## YOUR ASSIGNMENT
Once you reach the line containing "xnor2_1: 32" in the entries below, write out that line and each one after it down to the line containing "localparam logic [1:0] HDB3_0 = 2'b00;", exactly and with nothing added.

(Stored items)
● ● ● ● ●
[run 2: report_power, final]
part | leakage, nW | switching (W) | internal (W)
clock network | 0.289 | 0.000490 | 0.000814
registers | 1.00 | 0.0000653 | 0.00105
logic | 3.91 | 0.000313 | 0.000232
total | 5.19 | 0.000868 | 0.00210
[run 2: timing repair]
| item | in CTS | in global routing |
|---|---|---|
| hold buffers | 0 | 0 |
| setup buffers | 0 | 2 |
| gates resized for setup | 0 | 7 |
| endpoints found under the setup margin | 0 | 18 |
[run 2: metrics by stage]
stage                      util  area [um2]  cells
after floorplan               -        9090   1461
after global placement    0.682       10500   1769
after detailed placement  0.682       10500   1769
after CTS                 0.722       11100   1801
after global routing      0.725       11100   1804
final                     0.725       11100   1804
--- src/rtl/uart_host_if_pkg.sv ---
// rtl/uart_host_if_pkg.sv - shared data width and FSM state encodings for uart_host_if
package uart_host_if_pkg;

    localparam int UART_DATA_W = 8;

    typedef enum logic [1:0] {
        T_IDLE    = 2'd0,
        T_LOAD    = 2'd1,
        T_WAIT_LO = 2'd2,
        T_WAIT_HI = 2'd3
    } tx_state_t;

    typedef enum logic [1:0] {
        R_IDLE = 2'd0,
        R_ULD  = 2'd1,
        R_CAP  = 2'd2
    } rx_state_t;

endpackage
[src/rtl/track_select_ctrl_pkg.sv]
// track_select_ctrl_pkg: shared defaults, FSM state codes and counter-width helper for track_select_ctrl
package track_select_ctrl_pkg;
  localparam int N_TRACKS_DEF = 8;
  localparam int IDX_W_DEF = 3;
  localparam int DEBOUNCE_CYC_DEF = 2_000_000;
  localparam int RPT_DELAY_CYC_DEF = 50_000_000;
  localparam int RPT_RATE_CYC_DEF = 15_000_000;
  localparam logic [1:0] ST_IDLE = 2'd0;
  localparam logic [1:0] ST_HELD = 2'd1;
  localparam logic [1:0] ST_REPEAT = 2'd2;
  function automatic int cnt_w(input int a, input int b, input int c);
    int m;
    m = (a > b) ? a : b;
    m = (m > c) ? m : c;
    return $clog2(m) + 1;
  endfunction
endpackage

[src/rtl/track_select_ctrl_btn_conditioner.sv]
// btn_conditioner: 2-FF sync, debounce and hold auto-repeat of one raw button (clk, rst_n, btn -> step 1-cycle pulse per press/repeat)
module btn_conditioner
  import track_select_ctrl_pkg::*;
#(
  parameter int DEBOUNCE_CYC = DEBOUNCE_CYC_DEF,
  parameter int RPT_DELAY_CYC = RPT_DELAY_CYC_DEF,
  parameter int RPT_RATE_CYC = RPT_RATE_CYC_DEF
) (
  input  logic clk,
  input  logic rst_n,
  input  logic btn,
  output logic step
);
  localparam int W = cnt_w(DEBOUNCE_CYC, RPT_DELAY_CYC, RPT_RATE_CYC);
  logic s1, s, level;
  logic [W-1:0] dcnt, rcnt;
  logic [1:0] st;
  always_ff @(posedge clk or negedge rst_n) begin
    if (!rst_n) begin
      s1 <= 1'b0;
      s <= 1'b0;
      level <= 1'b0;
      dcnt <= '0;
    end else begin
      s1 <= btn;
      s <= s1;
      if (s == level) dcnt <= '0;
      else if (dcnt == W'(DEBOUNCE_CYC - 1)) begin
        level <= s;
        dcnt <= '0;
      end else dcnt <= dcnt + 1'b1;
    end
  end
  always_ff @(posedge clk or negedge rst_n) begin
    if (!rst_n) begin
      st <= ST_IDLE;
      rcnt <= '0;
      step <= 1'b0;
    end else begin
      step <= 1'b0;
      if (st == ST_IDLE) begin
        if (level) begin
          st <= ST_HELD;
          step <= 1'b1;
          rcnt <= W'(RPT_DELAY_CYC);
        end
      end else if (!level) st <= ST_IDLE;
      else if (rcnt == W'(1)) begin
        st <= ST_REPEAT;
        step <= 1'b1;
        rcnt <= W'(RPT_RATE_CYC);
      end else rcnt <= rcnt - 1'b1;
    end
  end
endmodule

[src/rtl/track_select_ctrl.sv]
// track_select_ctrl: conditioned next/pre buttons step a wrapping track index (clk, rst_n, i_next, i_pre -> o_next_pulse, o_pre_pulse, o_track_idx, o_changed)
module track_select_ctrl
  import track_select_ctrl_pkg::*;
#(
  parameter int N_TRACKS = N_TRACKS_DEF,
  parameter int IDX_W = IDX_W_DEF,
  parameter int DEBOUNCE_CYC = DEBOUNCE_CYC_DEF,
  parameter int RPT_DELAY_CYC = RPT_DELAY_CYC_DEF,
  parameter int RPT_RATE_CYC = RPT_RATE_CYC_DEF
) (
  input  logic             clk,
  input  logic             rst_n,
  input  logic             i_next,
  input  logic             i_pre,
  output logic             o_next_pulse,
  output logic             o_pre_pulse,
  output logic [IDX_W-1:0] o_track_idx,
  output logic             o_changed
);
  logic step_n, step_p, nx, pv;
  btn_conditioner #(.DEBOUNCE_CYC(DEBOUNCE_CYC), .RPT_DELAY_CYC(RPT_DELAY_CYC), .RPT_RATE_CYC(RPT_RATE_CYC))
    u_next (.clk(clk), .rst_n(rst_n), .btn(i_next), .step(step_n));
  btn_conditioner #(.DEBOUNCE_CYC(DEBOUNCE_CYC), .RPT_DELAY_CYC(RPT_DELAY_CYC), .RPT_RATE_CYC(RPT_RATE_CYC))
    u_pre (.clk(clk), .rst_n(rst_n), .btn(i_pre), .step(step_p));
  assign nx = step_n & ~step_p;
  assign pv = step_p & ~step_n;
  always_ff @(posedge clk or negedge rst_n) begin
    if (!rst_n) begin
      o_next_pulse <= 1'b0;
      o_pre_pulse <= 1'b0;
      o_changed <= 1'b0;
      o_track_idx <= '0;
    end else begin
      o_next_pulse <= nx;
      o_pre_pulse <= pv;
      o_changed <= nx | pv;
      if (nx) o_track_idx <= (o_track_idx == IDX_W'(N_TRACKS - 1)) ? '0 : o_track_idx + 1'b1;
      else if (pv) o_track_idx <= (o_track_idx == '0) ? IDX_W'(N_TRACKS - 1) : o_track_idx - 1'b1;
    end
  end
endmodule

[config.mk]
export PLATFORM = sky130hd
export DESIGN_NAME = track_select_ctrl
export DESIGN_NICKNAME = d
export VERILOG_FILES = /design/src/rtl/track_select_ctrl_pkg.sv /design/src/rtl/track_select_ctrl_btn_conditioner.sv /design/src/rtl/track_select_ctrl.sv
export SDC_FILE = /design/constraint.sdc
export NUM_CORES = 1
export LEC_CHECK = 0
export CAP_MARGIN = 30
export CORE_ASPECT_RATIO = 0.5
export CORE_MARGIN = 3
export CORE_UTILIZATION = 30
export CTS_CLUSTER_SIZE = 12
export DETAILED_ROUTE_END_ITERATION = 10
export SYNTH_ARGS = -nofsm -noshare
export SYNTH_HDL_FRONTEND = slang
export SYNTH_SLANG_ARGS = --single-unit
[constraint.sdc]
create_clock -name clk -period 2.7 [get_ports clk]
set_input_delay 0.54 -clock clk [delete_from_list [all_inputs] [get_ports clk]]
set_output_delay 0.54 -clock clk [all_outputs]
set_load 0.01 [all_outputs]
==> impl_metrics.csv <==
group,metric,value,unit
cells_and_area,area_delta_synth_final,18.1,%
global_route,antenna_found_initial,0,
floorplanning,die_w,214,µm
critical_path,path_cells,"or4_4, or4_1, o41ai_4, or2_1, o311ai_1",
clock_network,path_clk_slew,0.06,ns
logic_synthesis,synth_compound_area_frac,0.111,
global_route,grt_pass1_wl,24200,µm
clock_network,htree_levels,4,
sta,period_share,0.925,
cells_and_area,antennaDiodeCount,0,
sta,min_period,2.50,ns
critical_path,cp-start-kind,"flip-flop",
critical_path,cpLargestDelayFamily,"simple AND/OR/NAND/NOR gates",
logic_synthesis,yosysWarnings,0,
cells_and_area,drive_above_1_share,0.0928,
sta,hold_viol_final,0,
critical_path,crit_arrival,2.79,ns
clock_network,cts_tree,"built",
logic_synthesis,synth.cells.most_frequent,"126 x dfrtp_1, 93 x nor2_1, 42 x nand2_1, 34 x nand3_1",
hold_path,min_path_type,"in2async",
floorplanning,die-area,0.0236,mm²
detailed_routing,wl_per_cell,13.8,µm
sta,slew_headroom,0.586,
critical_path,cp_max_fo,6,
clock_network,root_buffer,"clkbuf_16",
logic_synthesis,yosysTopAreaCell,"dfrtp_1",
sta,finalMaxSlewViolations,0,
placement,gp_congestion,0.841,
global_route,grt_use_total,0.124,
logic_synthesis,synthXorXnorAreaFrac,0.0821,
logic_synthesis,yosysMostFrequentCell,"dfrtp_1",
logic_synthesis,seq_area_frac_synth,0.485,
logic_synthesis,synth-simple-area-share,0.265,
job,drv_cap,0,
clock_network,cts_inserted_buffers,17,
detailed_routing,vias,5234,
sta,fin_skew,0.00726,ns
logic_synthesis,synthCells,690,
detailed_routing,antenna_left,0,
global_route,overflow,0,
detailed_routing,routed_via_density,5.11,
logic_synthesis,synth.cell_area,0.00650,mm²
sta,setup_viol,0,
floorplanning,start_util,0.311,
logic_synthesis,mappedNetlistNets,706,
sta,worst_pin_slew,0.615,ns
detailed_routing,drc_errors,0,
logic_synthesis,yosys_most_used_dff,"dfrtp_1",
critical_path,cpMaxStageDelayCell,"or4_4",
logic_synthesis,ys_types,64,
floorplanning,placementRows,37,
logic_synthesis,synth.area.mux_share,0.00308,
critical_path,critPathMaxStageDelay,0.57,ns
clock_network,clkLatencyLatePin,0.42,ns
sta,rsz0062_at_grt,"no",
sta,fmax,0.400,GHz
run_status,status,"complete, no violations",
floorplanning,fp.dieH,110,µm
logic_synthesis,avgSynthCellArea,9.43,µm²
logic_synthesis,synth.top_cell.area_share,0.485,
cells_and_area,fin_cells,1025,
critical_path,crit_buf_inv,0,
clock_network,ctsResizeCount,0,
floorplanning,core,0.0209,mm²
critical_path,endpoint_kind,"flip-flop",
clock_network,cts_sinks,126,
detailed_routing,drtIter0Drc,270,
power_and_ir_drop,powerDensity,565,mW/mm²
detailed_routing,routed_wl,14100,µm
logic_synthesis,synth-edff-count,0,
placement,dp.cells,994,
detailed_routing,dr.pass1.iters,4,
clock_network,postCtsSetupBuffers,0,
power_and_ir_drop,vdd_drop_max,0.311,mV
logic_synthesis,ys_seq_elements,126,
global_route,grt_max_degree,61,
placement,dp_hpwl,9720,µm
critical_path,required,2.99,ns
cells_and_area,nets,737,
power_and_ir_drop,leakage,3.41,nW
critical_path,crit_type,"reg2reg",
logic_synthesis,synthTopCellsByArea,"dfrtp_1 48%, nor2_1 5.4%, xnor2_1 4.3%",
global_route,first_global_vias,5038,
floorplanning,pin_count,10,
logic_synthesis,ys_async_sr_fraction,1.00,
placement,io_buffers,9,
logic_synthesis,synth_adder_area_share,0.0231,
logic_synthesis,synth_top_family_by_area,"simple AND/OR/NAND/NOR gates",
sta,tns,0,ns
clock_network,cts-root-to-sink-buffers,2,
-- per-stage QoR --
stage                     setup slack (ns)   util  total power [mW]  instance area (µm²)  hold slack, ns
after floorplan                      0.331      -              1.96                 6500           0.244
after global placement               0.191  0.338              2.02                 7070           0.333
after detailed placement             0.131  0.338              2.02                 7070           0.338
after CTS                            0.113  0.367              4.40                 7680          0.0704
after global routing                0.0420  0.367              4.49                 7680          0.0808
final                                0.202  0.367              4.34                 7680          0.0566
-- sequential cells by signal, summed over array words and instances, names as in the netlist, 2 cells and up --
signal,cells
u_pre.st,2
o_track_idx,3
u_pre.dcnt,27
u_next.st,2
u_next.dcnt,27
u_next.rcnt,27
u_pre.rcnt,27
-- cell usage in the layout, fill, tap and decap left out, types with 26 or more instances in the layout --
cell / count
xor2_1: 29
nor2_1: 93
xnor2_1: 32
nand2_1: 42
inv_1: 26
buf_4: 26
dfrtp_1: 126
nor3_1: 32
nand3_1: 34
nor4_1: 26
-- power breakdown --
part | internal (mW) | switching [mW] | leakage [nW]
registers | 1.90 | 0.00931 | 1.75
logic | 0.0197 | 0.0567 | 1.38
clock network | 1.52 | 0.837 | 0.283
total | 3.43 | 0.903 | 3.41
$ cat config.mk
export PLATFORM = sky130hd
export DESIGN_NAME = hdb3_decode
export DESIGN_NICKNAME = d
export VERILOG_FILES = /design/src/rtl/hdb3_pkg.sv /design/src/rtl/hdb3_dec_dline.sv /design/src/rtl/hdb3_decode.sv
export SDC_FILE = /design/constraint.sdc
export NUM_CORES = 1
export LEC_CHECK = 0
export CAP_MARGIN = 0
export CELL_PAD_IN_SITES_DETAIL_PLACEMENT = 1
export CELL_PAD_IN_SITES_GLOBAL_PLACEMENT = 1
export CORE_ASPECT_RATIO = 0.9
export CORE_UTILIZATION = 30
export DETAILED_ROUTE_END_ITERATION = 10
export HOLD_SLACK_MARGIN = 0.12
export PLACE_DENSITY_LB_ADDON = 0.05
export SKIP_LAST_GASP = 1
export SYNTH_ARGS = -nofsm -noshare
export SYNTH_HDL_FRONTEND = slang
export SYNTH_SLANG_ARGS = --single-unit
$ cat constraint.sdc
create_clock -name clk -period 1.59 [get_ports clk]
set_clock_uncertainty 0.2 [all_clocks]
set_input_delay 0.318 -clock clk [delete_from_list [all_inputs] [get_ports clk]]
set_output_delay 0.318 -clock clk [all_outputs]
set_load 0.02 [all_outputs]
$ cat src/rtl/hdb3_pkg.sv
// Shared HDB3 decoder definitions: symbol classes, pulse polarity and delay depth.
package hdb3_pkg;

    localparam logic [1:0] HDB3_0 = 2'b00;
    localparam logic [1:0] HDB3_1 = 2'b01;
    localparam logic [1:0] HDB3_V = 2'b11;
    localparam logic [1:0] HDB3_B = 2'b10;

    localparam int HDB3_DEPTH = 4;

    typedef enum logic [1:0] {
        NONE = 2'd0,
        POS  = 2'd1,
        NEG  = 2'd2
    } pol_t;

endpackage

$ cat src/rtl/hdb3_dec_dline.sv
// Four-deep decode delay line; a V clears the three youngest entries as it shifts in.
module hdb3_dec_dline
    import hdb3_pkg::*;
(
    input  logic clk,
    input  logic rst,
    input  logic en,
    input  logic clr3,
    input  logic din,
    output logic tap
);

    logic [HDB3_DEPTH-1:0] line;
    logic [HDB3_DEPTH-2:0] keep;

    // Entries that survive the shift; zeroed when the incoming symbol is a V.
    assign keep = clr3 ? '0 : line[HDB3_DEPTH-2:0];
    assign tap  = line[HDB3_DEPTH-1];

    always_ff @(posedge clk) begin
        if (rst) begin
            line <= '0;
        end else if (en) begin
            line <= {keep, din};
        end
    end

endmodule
● ● ● ● ●
## OUTPUT FOR THIS EXERCISE
xnor2_1: 32
nand2_1: 42
inv_1: 26
buf_4: 26
dfrtp_1: 126
nor3_1: 32
nand3_1: 34
nor4_1: 26
-- power breakdown --
part | internal (mW) | switching [mW] | leakage [nW]
registers | 1.90 | 0.00931 | 1.75
logic | 0.0197 | 0.0567 | 1.38
clock network | 1.52 | 0.837 | 0.283
total | 3.43 | 0.903 | 3.41
$ cat config.mk
export PLATFORM = sky130hd
export DESIGN_NAME = hdb3_decode
export DESIGN_NICKNAME = d
export VERILOG_FILES = /design/src/rtl/hdb3_pkg.sv /design/src/rtl/hdb3_dec_dline.sv /design/src/rtl/hdb3_decode.sv
export SDC_FILE = /design/constraint.sdc
export NUM_CORES = 1
export LEC_CHECK = 0
export CAP_MARGIN = 0
export CELL_PAD_IN_SITES_DETAIL_PLACEMENT = 1
export CELL_PAD_IN_SITES_GLOBAL_PLACEMENT = 1
export CORE_ASPECT_RATIO = 0.9
export CORE_UTILIZATION = 30
export DETAILED_ROUTE_END_ITERATION = 10
export HOLD_SLACK_MARGIN = 0.12
export PLACE_DENSITY_LB_ADDON = 0.05
export SKIP_LAST_GASP = 1
export SYNTH_ARGS = -nofsm -noshare
export SYNTH_HDL_FRONTEND = slang
export SYNTH_SLANG_ARGS = --single-unit
$ cat constraint.sdc
create_clock -name clk -period 1.59 [get_ports clk]
set_clock_uncertainty 0.2 [all_clocks]
set_input_delay 0.318 -clock clk [delete_from_list [all_inputs] [get_ports clk]]
set_output_delay 0.318 -clock clk [all_outputs]
set_load 0.02 [all_outputs]
$ cat src/rtl/hdb3_pkg.sv
// Shared HDB3 decoder definitions: symbol classes, pulse polarity and delay depth.
package hdb3_pkg;

    localparam logic [1:0] HDB3_0 = 2'b00;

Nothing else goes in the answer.